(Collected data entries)
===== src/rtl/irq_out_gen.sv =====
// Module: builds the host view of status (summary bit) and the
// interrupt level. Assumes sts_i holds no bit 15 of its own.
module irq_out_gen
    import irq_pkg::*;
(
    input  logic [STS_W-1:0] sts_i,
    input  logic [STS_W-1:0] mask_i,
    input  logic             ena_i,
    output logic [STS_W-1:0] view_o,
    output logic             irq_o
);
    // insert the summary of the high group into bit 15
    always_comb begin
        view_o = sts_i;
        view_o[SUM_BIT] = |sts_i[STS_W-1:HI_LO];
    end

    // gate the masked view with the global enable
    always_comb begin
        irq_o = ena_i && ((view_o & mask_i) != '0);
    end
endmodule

--

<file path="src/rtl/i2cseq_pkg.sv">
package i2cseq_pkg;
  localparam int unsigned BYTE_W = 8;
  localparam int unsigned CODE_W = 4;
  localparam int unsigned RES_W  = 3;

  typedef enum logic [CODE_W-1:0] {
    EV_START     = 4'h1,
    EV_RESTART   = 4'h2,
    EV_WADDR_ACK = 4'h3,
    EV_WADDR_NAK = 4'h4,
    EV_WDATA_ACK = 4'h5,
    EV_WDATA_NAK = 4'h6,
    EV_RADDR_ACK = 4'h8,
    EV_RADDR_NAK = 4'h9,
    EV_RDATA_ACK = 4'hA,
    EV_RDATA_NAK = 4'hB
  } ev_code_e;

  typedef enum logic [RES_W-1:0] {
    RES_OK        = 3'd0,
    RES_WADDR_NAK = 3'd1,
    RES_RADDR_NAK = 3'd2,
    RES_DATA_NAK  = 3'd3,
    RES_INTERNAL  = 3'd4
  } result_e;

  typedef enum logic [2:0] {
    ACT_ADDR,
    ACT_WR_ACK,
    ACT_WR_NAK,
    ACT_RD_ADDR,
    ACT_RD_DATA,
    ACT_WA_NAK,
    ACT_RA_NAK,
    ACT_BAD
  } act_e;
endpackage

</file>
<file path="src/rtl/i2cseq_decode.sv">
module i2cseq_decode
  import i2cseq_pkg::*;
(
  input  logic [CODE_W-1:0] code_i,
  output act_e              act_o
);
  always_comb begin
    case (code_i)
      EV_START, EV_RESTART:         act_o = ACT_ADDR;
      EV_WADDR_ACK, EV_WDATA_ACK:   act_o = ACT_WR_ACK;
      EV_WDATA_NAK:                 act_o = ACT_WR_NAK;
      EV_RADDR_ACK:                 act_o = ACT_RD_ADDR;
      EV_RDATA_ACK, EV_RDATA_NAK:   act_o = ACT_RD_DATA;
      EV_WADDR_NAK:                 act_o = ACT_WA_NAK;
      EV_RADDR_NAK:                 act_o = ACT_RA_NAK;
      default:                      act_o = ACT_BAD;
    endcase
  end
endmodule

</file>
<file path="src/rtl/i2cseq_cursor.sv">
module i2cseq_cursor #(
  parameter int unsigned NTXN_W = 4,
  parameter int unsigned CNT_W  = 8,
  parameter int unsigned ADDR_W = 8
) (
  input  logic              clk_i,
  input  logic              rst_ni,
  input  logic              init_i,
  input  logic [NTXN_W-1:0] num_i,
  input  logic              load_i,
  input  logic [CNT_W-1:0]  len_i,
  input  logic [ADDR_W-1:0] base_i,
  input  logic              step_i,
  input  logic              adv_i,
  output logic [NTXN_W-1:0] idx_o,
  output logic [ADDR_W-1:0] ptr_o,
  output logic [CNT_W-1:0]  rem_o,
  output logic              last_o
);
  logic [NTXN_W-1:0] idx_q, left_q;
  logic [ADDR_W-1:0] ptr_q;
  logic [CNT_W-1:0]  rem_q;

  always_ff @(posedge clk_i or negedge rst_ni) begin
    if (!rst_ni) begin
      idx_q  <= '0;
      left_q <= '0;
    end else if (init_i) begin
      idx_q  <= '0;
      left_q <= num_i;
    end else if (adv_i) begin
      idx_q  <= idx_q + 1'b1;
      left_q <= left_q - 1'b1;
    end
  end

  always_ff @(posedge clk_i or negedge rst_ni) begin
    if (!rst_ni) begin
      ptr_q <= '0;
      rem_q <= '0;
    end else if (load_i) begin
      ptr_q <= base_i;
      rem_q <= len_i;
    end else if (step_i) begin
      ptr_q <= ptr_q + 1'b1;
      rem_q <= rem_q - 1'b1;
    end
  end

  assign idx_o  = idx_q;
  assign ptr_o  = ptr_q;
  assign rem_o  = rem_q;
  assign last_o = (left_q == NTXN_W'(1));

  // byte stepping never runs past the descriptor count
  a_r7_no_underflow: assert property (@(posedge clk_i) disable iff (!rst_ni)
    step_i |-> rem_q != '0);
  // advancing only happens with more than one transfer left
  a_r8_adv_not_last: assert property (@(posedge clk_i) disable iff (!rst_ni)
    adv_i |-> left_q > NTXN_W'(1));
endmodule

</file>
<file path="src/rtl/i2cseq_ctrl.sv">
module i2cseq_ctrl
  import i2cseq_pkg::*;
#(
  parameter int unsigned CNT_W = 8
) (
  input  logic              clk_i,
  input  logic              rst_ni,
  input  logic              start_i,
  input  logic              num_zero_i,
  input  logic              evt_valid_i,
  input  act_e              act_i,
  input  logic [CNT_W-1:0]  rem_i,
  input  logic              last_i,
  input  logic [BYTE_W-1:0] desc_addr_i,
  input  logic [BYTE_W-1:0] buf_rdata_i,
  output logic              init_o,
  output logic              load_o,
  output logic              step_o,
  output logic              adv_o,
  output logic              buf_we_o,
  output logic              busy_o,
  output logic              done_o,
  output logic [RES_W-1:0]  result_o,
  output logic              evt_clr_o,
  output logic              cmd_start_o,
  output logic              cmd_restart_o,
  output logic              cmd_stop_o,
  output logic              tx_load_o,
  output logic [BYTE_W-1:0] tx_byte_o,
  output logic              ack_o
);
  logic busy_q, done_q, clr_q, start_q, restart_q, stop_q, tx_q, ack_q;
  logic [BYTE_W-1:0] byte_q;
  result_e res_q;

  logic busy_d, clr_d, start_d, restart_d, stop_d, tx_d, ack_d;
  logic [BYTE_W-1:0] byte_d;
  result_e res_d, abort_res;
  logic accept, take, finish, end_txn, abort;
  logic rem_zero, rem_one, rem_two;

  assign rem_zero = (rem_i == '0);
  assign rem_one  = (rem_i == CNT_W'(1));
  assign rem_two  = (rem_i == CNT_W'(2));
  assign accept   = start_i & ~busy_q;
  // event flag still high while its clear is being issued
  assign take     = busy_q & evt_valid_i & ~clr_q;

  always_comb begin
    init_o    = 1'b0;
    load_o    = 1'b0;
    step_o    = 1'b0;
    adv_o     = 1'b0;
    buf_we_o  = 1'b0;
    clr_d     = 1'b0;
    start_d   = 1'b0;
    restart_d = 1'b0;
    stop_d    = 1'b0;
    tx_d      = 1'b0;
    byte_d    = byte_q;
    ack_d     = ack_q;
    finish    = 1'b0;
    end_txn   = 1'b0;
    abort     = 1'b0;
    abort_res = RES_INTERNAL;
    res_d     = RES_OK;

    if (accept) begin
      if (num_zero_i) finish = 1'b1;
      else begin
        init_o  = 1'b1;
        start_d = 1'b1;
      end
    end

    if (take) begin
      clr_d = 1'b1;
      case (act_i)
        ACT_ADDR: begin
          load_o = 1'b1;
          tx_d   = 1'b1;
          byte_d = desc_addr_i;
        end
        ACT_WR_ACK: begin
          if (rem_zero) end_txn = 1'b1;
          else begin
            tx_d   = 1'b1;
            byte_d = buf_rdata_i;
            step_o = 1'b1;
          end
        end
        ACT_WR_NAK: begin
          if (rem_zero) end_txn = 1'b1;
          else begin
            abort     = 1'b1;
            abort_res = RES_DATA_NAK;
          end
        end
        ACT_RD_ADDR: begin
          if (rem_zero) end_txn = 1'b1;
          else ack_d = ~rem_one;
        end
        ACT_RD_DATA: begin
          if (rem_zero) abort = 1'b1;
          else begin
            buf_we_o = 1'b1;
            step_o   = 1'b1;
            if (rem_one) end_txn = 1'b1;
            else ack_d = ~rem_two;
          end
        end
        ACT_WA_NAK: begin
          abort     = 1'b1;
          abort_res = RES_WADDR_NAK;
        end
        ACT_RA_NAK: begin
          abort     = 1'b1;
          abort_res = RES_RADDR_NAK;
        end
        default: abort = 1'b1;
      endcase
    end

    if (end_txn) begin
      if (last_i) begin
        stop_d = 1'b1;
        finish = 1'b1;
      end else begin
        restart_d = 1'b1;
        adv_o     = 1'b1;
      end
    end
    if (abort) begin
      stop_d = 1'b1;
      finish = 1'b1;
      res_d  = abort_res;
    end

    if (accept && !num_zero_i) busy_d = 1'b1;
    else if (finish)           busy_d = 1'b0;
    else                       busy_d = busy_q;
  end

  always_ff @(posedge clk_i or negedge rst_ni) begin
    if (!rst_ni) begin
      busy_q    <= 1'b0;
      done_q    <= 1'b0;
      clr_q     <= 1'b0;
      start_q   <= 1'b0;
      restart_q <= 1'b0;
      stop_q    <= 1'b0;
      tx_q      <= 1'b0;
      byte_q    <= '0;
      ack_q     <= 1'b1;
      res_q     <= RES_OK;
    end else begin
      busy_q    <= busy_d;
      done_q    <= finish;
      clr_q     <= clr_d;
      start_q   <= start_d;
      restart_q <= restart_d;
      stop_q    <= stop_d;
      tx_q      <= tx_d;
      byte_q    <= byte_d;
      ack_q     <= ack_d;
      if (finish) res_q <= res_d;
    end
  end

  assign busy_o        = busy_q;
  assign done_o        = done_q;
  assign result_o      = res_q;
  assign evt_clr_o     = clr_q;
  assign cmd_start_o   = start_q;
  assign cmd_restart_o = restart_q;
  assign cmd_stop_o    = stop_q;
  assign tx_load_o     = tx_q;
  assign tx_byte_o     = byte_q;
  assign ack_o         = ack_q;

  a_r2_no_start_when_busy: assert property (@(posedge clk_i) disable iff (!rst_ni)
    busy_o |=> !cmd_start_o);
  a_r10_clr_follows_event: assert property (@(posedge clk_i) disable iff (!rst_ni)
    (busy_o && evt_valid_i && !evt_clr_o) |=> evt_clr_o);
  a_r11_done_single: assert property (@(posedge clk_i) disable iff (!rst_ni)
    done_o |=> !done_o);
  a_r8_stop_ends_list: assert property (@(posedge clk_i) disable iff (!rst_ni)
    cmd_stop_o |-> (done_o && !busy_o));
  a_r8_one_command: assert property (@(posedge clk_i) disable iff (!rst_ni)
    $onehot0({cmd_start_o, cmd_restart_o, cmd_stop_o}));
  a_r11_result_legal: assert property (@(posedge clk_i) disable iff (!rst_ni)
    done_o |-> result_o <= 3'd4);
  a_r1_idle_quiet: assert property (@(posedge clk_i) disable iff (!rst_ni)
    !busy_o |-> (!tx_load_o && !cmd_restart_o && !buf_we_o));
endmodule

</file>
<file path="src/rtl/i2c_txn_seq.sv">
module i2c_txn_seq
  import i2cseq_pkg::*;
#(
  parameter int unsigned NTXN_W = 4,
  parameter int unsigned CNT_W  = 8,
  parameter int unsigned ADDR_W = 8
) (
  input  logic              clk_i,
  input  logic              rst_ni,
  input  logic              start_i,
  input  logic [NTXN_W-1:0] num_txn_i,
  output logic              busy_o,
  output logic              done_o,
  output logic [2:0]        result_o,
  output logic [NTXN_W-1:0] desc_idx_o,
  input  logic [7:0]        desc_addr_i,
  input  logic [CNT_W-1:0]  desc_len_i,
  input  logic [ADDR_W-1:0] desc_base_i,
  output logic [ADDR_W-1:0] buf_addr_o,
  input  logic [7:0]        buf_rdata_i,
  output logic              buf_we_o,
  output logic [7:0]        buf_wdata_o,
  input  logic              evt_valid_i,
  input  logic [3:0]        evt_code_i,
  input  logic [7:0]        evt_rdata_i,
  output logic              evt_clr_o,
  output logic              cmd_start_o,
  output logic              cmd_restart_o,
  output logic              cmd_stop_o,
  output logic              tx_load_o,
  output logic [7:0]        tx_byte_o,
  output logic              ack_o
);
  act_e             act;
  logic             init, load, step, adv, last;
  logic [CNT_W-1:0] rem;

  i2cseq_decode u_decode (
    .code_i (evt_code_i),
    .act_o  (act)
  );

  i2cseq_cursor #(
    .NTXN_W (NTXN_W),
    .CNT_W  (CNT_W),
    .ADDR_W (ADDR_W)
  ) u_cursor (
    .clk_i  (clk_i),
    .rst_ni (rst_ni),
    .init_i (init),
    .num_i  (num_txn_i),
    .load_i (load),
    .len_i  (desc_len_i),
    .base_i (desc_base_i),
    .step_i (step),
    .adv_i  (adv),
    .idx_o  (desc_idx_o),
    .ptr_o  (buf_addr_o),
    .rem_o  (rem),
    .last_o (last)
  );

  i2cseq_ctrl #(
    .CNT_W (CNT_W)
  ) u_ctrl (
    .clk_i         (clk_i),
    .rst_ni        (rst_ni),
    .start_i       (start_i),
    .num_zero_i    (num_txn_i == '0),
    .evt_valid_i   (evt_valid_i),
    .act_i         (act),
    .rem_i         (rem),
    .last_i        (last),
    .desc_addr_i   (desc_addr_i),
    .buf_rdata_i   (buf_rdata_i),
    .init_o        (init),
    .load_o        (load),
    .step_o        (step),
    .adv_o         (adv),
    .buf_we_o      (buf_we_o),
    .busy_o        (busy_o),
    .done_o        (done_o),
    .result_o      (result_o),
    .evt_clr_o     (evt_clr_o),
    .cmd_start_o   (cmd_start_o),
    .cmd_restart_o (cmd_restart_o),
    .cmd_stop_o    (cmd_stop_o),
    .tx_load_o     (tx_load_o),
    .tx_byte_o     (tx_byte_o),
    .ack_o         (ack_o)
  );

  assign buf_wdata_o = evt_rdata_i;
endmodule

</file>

---

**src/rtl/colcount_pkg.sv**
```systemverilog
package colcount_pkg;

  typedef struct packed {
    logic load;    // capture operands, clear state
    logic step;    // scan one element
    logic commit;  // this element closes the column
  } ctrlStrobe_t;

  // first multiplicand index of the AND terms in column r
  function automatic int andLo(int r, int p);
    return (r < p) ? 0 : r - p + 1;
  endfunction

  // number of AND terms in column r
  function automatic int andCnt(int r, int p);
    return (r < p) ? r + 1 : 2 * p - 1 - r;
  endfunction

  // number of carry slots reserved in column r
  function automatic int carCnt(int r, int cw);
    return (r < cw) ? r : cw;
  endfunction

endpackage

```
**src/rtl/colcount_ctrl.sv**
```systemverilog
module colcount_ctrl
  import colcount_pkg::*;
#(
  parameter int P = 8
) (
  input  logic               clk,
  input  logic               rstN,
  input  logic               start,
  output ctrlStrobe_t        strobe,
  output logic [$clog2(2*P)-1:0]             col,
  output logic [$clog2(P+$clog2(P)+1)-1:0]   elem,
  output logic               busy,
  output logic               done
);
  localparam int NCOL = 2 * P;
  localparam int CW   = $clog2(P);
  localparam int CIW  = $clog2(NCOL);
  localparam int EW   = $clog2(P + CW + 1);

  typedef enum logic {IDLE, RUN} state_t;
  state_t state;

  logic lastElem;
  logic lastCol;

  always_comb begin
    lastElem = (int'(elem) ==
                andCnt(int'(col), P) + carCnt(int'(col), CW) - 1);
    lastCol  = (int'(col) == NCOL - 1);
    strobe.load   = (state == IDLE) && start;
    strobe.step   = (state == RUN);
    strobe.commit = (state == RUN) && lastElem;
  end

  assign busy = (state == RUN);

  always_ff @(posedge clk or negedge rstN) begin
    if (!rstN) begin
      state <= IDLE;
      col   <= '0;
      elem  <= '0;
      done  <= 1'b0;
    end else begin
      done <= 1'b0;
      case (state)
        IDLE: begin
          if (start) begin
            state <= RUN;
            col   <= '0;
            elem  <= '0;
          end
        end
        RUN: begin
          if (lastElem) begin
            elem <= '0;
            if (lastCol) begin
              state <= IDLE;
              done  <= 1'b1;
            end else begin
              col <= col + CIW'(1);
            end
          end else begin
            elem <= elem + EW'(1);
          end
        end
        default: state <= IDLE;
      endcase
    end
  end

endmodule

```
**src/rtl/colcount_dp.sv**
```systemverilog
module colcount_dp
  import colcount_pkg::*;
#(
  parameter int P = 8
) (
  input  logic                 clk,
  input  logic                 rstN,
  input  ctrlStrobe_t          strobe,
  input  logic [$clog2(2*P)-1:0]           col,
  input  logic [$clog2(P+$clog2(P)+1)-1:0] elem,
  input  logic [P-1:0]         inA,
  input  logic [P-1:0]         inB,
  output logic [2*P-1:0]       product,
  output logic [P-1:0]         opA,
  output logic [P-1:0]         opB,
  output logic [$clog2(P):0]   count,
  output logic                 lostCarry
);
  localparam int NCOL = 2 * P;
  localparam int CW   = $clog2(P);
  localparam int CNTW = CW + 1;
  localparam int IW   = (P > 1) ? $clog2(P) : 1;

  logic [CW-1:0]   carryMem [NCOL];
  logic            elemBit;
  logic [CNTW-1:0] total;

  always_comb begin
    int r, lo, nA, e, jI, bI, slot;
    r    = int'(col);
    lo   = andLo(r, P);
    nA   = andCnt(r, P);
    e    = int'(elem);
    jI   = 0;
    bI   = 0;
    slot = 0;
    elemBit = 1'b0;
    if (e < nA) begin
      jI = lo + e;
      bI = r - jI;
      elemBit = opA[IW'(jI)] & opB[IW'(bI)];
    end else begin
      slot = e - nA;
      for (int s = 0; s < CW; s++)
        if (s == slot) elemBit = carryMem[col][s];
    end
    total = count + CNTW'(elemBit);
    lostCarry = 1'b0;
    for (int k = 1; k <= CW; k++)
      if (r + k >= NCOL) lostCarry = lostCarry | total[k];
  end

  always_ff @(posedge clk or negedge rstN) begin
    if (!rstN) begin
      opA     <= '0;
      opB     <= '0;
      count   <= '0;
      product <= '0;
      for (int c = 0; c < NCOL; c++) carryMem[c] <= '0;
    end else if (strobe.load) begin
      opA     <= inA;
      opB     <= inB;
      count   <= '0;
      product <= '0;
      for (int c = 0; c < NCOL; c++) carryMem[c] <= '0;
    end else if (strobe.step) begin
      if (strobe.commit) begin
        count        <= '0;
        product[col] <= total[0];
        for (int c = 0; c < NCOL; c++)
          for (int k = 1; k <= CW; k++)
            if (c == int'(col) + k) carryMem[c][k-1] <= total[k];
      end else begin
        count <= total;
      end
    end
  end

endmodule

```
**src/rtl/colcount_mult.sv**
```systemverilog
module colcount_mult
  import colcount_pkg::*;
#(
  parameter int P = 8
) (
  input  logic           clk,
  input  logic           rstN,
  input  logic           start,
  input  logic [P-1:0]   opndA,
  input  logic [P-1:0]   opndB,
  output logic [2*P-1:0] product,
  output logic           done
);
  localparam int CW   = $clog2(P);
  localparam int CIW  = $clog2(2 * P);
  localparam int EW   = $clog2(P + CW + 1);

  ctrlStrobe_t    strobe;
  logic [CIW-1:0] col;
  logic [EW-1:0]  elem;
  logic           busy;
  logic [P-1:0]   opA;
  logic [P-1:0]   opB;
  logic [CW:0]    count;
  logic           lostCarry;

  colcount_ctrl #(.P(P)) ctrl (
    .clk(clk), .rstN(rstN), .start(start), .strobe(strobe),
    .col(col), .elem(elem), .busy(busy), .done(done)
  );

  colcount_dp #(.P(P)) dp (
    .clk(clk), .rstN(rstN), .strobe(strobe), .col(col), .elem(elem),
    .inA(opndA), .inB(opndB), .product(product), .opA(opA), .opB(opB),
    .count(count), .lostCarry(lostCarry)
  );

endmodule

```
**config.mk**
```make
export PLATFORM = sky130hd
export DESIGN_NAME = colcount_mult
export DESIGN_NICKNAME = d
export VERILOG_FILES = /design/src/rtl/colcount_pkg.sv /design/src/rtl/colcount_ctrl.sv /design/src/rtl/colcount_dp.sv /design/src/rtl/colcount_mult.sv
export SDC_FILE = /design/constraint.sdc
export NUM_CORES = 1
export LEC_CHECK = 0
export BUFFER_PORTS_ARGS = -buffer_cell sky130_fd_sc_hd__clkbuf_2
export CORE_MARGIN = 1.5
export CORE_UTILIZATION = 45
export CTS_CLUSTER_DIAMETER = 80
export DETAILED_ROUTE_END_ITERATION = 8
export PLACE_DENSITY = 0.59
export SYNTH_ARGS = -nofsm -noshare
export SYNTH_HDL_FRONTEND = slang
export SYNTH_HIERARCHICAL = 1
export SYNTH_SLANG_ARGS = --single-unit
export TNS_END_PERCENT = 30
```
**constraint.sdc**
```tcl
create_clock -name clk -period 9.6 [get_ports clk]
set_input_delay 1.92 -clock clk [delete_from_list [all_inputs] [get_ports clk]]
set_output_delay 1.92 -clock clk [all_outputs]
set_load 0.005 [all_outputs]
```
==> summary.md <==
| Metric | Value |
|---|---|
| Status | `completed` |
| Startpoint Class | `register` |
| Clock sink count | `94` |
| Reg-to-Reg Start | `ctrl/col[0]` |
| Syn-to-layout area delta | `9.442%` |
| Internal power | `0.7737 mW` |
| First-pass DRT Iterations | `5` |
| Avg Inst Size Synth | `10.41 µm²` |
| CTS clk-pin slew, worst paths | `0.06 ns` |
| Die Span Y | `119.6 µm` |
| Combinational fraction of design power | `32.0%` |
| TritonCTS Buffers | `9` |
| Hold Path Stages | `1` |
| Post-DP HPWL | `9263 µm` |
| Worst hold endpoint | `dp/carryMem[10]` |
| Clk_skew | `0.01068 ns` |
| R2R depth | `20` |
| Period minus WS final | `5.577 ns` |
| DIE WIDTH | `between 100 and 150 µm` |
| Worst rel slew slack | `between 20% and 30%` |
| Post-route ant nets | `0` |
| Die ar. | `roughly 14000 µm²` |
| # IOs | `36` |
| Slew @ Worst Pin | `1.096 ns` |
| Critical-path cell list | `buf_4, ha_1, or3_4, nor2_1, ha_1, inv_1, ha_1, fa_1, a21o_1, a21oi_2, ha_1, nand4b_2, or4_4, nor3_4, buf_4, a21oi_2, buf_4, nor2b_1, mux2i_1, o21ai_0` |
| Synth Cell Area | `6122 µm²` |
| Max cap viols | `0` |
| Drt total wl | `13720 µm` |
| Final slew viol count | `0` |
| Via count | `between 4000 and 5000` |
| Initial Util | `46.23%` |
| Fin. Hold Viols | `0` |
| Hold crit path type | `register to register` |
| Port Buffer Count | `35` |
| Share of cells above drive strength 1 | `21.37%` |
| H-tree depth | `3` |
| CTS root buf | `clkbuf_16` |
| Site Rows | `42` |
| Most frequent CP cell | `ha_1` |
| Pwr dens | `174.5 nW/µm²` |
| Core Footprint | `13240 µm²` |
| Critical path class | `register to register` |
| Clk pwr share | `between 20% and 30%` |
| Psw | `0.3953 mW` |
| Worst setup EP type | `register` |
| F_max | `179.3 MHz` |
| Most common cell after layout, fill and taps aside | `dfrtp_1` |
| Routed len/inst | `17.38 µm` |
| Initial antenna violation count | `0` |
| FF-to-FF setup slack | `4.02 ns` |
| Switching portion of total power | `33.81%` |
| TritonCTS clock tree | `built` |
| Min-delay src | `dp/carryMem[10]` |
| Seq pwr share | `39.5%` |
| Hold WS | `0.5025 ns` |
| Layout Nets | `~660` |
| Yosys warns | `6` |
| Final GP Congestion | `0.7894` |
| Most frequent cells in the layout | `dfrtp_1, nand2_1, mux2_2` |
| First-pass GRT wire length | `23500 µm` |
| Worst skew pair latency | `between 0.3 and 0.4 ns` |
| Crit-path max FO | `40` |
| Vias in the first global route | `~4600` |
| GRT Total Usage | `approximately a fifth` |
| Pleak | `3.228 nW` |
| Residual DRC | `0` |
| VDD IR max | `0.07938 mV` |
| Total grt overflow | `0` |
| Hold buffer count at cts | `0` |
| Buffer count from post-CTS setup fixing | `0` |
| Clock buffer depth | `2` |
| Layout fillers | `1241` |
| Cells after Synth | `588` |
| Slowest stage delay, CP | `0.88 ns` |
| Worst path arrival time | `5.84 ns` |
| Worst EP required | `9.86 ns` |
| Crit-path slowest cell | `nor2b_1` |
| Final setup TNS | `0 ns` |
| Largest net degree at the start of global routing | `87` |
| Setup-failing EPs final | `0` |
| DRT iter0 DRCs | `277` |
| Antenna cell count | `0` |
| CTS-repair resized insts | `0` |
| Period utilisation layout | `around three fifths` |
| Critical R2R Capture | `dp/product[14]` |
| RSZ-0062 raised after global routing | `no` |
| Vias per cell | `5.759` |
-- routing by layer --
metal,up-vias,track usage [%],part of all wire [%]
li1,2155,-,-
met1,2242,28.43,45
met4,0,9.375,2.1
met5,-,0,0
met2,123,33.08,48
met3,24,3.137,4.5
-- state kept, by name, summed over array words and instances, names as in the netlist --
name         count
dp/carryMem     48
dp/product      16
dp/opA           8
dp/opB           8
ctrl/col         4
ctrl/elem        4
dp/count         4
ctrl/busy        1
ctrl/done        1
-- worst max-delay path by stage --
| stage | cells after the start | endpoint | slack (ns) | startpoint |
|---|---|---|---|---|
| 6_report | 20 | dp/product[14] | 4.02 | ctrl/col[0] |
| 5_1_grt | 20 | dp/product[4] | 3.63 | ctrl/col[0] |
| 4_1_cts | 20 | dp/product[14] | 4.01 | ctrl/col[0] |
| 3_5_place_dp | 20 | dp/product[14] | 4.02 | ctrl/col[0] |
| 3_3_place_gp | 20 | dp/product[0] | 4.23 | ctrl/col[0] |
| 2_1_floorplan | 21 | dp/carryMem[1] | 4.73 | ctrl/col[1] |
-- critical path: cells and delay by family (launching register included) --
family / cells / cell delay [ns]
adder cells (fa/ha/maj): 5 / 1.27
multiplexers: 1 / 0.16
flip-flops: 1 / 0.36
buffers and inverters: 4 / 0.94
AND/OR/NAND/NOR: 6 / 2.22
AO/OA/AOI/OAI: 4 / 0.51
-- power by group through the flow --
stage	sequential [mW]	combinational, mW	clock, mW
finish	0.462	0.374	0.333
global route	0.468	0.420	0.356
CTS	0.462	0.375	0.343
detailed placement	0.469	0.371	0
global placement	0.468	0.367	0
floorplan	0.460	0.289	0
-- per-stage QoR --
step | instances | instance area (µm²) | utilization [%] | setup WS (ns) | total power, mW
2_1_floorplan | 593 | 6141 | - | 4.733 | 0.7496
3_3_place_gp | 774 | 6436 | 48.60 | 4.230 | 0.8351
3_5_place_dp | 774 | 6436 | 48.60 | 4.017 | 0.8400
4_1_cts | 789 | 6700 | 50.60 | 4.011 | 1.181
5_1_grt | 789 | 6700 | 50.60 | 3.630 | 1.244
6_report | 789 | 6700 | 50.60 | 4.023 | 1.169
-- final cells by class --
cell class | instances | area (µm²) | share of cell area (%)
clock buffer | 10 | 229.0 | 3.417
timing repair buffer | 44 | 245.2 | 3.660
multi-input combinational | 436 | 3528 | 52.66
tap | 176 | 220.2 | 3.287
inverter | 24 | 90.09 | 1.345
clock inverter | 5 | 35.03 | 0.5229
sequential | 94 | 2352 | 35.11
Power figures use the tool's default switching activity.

*DIRECTIONS FOR THIS TASK*
The lines above from the one containing "Critical-path cell list" through the one containing "Most frequent cells" are to be set down exactly, and no others.

*EXPECTED OUTPUT*
| Critical-path cell list | `buf_4, ha_1, or3_4, nor2_1, ha_1, inv_1, ha_1, fa_1, a21o_1, a21oi_2, ha_1, nand4b_2, or4_4, nor3_4, buf_4, a21oi_2, buf_4, nor2b_1, mux2i_1, o21ai_0` |
| Synth Cell Area | `6122 µm²` |
| Max cap viols | `0` |
| Drt total wl | `13720 µm` |
| Final slew viol count | `0` |
| Via count | `between 4000 and 5000` |
| Initial Util | `46.23%` |
| Fin. Hold Viols | `0` |
| Hold crit path type | `register to register` |
| Port Buffer Count | `35` |
| Share of cells above drive strength 1 | `21.37%` |
| H-tree depth | `3` |
| CTS root buf | `clkbuf_16` |
| Site Rows | `42` |
| Most frequent CP cell | `ha_1` |
| Pwr dens | `174.5 nW/µm²` |
| Core Footprint | `13240 µm²` |
| Critical path class | `register to register` |
| Clk pwr share | `between 20% and 30%` |
| Psw | `0.3953 mW` |
| Worst setup EP type | `register` |
| F_max | `179.3 MHz` |
| Most common cell after layout, fill and taps aside | `dfrtp_1` |
| Routed len/inst | `17.38 µm` |
| Initial antenna violation count | `0` |
| FF-to-FF setup slack | `4.02 ns` |
| Switching portion of total power | `33.81%` |
| TritonCTS clock tree | `built` |
| Min-delay src | `dp/carryMem[10]` |
| Seq pwr share | `39.5%` |
| Hold WS | `0.5025 ns` |
| Layout Nets | `~660` |
| Yosys warns | `6` |
| Final GP Congestion | `0.7894` |
| Most frequent cells in the layout | `dfrtp_1, nand2_1, mux2_2` |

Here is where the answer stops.